### MATERIALS PROVIDED:
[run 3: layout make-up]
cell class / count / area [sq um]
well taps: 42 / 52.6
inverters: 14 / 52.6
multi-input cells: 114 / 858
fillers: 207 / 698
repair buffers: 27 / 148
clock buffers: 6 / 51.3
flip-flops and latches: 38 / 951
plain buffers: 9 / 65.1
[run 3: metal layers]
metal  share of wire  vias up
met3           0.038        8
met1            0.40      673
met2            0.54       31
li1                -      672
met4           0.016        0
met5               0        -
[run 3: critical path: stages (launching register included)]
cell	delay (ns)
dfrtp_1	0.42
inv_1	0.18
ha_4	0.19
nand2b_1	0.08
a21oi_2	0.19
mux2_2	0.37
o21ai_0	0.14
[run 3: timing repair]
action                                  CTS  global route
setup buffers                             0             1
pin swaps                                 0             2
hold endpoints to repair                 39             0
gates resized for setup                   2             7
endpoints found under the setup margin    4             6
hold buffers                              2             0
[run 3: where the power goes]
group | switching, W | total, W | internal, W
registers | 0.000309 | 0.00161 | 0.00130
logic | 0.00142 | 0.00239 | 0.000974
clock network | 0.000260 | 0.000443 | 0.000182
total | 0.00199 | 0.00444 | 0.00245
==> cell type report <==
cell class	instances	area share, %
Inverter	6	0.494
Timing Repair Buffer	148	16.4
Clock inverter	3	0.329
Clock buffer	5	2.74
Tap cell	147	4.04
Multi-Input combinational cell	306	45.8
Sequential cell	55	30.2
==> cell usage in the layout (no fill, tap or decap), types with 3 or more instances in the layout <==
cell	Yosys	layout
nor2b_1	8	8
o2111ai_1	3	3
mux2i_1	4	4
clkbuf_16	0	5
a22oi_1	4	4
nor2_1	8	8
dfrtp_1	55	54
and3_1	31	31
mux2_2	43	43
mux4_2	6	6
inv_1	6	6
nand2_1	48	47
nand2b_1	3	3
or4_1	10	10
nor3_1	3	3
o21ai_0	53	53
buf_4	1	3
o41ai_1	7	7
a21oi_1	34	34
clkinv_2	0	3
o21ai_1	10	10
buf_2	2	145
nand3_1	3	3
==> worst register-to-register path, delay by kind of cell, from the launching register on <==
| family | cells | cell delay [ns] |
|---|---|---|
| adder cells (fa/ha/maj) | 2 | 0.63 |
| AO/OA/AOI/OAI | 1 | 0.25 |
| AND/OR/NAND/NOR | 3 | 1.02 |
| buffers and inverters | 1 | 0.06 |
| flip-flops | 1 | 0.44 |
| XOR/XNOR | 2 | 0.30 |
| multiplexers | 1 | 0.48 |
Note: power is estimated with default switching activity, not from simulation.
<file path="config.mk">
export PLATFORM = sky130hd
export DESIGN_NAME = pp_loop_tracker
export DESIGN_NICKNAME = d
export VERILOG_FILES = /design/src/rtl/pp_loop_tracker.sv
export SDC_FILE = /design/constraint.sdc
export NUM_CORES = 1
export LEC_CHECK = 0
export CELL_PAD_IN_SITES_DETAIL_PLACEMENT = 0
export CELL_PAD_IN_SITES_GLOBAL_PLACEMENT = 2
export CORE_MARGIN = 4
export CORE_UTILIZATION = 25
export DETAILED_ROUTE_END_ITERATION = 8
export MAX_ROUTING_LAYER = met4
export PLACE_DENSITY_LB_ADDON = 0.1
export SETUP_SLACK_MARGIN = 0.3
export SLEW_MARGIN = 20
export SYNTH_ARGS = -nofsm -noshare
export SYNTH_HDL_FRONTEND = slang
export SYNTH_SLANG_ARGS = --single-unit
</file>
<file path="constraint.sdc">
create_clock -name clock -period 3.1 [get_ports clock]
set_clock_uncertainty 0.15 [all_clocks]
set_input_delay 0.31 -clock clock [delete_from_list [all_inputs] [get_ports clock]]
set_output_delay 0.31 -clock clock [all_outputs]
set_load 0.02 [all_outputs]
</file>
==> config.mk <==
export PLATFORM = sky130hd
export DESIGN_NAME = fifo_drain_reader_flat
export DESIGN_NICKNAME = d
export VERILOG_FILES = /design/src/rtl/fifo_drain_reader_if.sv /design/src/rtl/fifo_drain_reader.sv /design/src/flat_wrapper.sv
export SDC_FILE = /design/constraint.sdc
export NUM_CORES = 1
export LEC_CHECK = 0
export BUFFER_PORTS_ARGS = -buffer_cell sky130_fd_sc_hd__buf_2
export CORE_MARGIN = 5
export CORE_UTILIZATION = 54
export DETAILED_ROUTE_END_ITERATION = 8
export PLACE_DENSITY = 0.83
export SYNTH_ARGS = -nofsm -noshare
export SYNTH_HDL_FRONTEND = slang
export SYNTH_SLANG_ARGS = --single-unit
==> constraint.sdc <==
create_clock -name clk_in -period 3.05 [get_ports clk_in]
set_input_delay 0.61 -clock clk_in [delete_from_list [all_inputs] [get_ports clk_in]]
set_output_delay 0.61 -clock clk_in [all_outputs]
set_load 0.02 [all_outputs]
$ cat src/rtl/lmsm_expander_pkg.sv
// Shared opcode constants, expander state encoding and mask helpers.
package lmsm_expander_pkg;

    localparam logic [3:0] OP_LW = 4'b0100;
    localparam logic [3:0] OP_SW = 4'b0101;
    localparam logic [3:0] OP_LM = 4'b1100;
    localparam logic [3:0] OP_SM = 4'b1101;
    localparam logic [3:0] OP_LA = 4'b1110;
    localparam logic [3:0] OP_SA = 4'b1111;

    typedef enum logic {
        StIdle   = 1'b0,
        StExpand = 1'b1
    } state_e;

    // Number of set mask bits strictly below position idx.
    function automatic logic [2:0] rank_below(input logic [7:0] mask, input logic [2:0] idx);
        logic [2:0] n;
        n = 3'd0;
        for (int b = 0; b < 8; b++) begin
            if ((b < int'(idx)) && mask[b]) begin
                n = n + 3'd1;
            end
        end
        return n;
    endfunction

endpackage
---
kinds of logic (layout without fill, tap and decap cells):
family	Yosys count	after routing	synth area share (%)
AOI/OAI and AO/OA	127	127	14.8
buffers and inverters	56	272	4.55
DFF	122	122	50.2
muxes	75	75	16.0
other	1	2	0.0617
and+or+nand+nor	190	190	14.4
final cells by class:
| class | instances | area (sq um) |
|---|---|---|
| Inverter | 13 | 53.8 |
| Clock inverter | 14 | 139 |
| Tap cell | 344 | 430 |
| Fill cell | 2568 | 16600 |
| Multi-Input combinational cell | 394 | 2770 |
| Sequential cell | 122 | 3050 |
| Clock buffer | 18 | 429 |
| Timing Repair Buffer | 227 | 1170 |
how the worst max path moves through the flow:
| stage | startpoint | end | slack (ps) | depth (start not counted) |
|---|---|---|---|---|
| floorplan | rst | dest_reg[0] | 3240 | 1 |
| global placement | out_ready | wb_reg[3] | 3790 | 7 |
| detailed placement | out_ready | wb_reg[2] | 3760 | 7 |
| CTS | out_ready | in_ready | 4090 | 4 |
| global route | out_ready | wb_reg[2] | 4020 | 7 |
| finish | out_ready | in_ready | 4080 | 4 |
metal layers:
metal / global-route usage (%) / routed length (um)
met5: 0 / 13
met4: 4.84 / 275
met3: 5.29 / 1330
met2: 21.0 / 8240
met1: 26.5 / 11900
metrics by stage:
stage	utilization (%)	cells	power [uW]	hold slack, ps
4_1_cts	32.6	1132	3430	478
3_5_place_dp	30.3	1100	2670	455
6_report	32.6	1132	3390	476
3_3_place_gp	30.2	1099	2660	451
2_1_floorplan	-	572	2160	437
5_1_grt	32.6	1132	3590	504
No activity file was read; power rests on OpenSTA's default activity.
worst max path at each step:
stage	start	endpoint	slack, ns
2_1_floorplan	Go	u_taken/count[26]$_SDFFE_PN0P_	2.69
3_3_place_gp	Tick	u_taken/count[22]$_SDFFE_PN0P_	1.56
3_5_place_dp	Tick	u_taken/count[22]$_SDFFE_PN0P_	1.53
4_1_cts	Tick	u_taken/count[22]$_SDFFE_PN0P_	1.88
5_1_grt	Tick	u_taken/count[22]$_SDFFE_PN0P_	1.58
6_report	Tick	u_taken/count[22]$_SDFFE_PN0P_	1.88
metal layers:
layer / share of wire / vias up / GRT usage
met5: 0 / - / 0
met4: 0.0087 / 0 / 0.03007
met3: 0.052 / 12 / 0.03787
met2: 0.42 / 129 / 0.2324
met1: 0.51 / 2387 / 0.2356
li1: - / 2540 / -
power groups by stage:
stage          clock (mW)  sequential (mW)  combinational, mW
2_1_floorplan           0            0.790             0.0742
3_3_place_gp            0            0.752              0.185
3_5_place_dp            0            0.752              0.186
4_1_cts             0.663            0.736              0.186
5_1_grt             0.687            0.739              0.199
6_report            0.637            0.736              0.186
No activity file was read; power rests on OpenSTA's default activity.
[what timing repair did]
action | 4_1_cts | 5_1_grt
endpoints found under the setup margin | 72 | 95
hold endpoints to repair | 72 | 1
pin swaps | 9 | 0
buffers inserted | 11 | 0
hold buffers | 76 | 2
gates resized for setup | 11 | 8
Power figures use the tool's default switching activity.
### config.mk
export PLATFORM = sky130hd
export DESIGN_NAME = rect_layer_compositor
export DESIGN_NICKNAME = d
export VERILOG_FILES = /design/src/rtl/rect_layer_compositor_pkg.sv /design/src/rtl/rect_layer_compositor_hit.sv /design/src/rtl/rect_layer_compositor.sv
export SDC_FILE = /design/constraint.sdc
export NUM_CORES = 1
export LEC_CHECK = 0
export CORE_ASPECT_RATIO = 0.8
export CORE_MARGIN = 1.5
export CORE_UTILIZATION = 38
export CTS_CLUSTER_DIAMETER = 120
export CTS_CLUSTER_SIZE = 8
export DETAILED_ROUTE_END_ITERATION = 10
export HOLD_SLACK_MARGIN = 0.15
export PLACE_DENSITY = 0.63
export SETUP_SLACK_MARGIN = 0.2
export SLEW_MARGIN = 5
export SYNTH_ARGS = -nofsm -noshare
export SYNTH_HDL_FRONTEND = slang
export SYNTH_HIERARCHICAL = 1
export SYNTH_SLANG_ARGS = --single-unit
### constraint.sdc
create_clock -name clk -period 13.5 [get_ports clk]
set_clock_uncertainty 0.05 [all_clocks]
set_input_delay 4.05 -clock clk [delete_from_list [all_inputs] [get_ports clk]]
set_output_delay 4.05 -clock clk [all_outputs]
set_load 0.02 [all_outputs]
...
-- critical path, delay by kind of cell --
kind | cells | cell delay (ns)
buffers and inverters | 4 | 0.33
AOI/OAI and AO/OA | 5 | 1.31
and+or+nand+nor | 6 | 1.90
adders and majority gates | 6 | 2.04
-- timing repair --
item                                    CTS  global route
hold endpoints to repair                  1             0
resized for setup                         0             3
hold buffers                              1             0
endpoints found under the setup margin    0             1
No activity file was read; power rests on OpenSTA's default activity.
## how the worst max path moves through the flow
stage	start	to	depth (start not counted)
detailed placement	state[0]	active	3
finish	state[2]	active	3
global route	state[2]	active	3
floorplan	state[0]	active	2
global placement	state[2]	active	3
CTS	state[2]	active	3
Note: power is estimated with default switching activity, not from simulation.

### WORK REQUEST:
Check each line of the listing above for the string "endpoints" and return those that contain it.

### OUTPUT FOR THIS EXERCISE:
hold endpoints to repair                 39             0
endpoints found under the setup margin    4             6
endpoints found under the setup margin | 72 | 95
hold endpoints to repair | 72 | 1
hold endpoints to repair                  1             0
endpoints found under the setup margin    0             1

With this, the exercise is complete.